83 of 161 patients (52 percent) with positive margins on initial excision had no evidence of residual cancer upon re-excision. Confirmation of residual tumor on permanent section was 48 percent. Gender, age, and location of lesions were not predictive of a positive re-excision. Patients with a previous history of basal cell carcinoma were more likely to have a true-positive margin after re-excision (p= 0.02). Larger re-excisions were more likely to harbor residual cancer (p=0.04).
For those patients with positive margins that did not undergo re-excision, only 7 of 111 patients (6.3 percent) had "recurrence" (clinically evident progression of disease at the initial site). Average time to develop this recurrence was 60 months. No patients died from NMSC progression.
Less than half of those with positive margins of NMSC had residual tumor within the specimens obtained at re-excision. Furthermore, only 6.3% of patients who declined resection after positive margins developed clinically evident progression of disease at 5 years.

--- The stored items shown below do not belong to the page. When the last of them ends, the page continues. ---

[design/flow/config.mk]
export PLATFORM = sky130hd
export DESIGN_NAME = mdio_setconfig
export DESIGN_NICKNAME = mdio_setconfig
export VERILOG_FILES = /design/flow/design.v
export SDC_FILE = /design/flow/constraint.sdc
export NUM_CORES = 4
export LEC_CHECK = 1
export CORE_UTILIZATION = 40
[design/flow/constraint.sdc]
current_design mdio_setconfig

set clk_period 3.0
set clk_io_pct 0.2

create_clock -name clk0 -period $clk_period [get_ports {clk}]

set non_clock_inputs [all_inputs -no_clocks]
set_input_delay [expr $clk_period * $clk_io_pct] -clock clk0 $non_clock_inputs
set_output_delay [expr $clk_period * $clk_io_pct] -clock clk0 [all_outputs]
[design/flow/design.v]
module mdio_setconfig
  (
   output wire mdc,
   inout wire  mdio,
   input wire  en,
   input wire  clk, rstf
   );
   enum logic [3:0] {IDLE,
                     WAIT1,
                     SET_PAGE,
                     WAIT2,
                     READ_CMD,
                     TA,
                     READ_DATA,
                     WAIT3,
                     WRITE_REG } q_state, n_state;
   logic [7:0] q_cnt, n_cnt;
   logic [31:0] q_send_data, n_send_data;
   logic [15:0] q_get_data, n_get_data;
   logic       dout, dout_en;
   logic [31:0] PAGE_PARAM = {2'b01, 2'b01, 5'b0, 5'b10110, 2'b10, 16'h2};  
   localparam logic [13:0] READ_CMD_PARAM = {2'b01, 2'b10, 5'b0, 5'b11000};  
   localparam logic [31:0] WRITE_REG_PARAM = {2'b01, 2'b01, 5'b0, 5'b11000, 2'b10, 16'h2000};
   assign mdio = dout_en ? dout : 'z;
   assign mdc = (q_state == IDLE) ? 0:clk;
   always_comb begin
      n_get_data = q_get_data;
      n_send_data = q_send_data;
      n_state = q_state;
      n_cnt = q_cnt;
      dout = 0;
      dout_en = 0;
      case(q_state)
        IDLE: begin
           n_cnt = 0;
           if(en)
             n_state = WAIT1;
        end
        WAIT1: begin
           n_send_data = PAGE_PARAM;
           n_state = SET_PAGE;
        end
        SET_PAGE: begin
           dout_en = 1;
           n_cnt = q_cnt + 1;
           dout = q_send_data[31];
           n_send_data = q_send_data << 1;
           if(q_cnt == 31)
             n_state = WAIT2;
        end
        WAIT2: begin
           n_cnt = 0;
           n_send_data = {READ_CMD_PARAM,18'b0};
           n_state = READ_CMD;
        end
        READ_CMD: begin
           dout_en = 1;
           n_cnt = q_cnt + 1;
           dout = q_send_data[31];
           n_send_data = q_send_data << 1;
           if(q_cnt == 13) begin
              n_cnt = 0;
              n_state = TA;
           end
        end
        TA: begin
           n_cnt = q_cnt + 1;
           if(q_cnt == 1) begin
              n_cnt = 0;
              n_state = READ_DATA;
           end
        end
        READ_DATA: begin
           n_get_data = {q_get_data[14:0], mdio};
           n_cnt = q_cnt + 1;
           if(q_cnt == 15) begin
              n_cnt = 0;
              n_state = WAIT3;
           end
        end
        WAIT3: begin
           n_cnt = 0;
           n_send_data = WRITE_REG_PARAM;
           n_state = WRITE_REG;
        end
        WRITE_REG: begin
           dout_en = 1;
           n_cnt = q_cnt + 1;
           dout = q_send_data[31];
           n_send_data = q_send_data << 1;
           if(q_cnt == 31)
             n_state = IDLE;
        end
        default:
          n_state = IDLE;
      endcase
   end
   always @(negedge clk or negedge rstf)  begin
      if(~rstf) begin
         q_state <= IDLE;
         q_cnt <= 0;
         q_send_data <= 0;
         q_get_data <= 0;
      end
      else begin
         q_state <= n_state;
         q_cnt <= n_cnt;
         q_send_data <= n_send_data;
         q_get_data <= n_get_data;
      end
   end
endmodule
[design/flow/run.sh]
#!/bin/bash
# OpenROAD 26Q1-2900-gdf79404cd8, Yosys 0.63+post, stock flow scripts
make -C /OpenROAD-flow-scripts/flow DESIGN_CONFIG=/design/flow/config.mk WORK_HOME=/design/flow/orfs finish
==> results.txt <==
Quick summary of the implementation run below.

The final reports fail on setup timing. The share of the synthesized area in the top cell type came out at 56.56%. Ranked by instance count, the synthesized netlist is headed by sky130_fd_sc_hd__dfrtn_1 (47), sky130_fd_sc_hd__a22o_1 (21), sky130_fd_sc_hd__o21ai_0 (13). The run finished, with violations left. The count of final hold-check violations came out at 0. The worst register-to-register path depth is 5. TritonCTS built the clock tree.

The violation tally recorded at the end of detailed-routing iteration 0 is 70. The count of unique library cells instantiated by Yosys came out at 41. The area of the die is 5491 um^2. The tally of OpenROAD warnings came out at 33. Yosys attributes the largest share of cell area to sky130_fd_sc_hd__dfrtn_1 (57%), sky130_fd_sc_hd__a22o_1 (8.8%), sky130_fd_sc_hd__o21ai_0 (3.1%), sky130_fd_sc_hd__nor2_1 (2.2%), sky130_fd_sc_hd__nand2_1 (2.0%). The dominant kind of combinational cell is AND-OR/OR-AND gates. The detailed-placement wirelength estimate is 2610 um. The number of instances in the synthesized netlist is 186. At the later pin of the worst-skew pair, clock insertion delay measures 0.35 ns. For reference, the critical path cell chain is or3_4 > and2_4. The overall die height is 74.10 um. The total standard cell area after synthesis is 2079 um^2. The floorplan-stage core utilization came out at 42.89%. The area fraction in xor and xnor cells came out at 1.264%.

Per the hold report, the tightest min-delay path originates at q_send_data[27]. The tree is rooted in a sky130_fd_sc_hd__clkbuf_8. The final design instance area without fill is 2321 um^2. For this run, the leading register cell type out of synthesis is sky130_fd_sc_hd__dfrtn_1. The area share of fa/ha/maj cells after synthesis is 1.203%. The global-route wire length before repair came out at 6782 um. The largest fanout of any net on the critical path is 2. The data required time at the worst endpoint is 2.40 ns. The share of cell area taken by muxes after synthesis came out at 0%. Data on the critical path arrives at its endpoint at 2.65 ns. The number of warnings reported in the yosys synthesis log came out at 2. The synthesized area per cell came out at 11.18 um^2. The cell with the biggest individual delay on the critical path is sky130_fd_sc_hd__or3_4. The synthesized design contains 0 enable-type register cells. The wire length per cell after detailed routing came out at 14.28 um. Detailed placement reports a standard cell area of 2223 um^2.

Summed over all instances, the cell type with the most area after synthesis is sky130_fd_sc_hd__dfrtn_1. The worst max-slew margin expressed relative to the limit is 56.79%. The post-CTS setup repair buffer count is 0. The count of standard-cell rows is 25.

The worst IR drop on VDD came out at 0.4449 mV. Power comes to 0.002100 W. The area share of and-or/or-and cells after synthesis is 21.42%.

The simple logic cell fraction of the synthesized area is 14.02%. The layout report lists the combined flip-flop and latch area as 1202 um^2. The number of inserted filler cells in the final layout came out at 428. The max-slew violation count is 0. The total number of H-tree levels came out at 2. The number of port buffers came out at 3. Once routing completed, OpenROAD measured the worst setup slack at -0.2495 ns.

The die width came out at 74.10 um. The share of cells above drive strength 1 came out at 14.87%. The routability-driven placement congestion ratio is 0.8545.

STA classifies the critical path endpoint as an output port. The number of gates on the worst path with buffers counted came out at 2. The final antenna diode tally reported by the flow is 0.

The measured slew at the worst slew-check pin came out at 0.6428 ns. The DRC violation count after routing came out at 0. The area of the core came out at 4848 um^2. In this run the count of I/O pins placed on the die edge is 5. The number of buffer and inverter instances along the worst setup path is 0. Setup repair after global routing could not meet its margin everywhere. The startpoint of the most critical register-to-register path is q_cnt[0]. The via count of the first global-routing pass is 1,512.

The total iterations of the first detailed-routing run came out at 4. The sum of overflow across all layers after global routing came out at 0. The critical path starts at q_state[1].

The detail-routed via count per cell is 5.618. STA classifies the critical path startpoint as a register. In this run the worst hold path is classified as register to register.

The clock-pin slew reported for the worst setup and hold paths after clock tree synthesis came out at 0.06 ns. The combinational gate area is 807.0 um^2. Per the post-route antenna check, the number of violating nets is 0.

The maximum count of clock buffers along a single path came out at 2. The cell area power density is 904.7 nW/um^2. For this run the top cell type by instance count after synthesis was sky130_fd_sc_hd__dfrtn_1.

The number of max-cap violations came out at 0. The final worst clock skew is 0.05181 ns. The synthesized design contains 48 register bits. The worst hold path cell count came out at 1. The total vias in the final route came out at 1,472.

The growth of design area from synthesis to finish is 11.61%. Summed over all layers, the routed wires come to 3742 um. Yosys stat counts 186 cells in the synthesized netlist. The total routing resource utilization after global routing is 16.58%.

The total clock buffers created by CTS is 5. The largest net degree at the start of global routing is 40. The number of antenna violations at the first check in global routing is 0. The summed standard-cell area reported by yosys came out at 2079 um^2.

Per Yosys stat, the portion of area used by sequential elements is 57.82%. The power report puts the leakage power at 1.061 nW. The proportion of register bits with asynchronous set or reset after synthesis came out at 100.0%. In the setup report, the worst path falls into the class register to output port. The number of setup violations in the final report is 3. The kind of cell adding the most delay to the critical path is simple AND/OR/NAND/NOR gates.

For this run, the slowest stage of the critical path takes 0.38 ns.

Patients requiring larger re-excisions or who have a prior history of BCC are more likely to have residual cancer upon re-excision. Re-excision appears warranted for these patients and those with SCC. Observation may be more appropriate for some, such as elderly patients, high-risk surgical candidates, and those with small BCCs. Our study indicates that observation meets "appropriateness of care" standards for certain patients with positive margins on permanent pathology.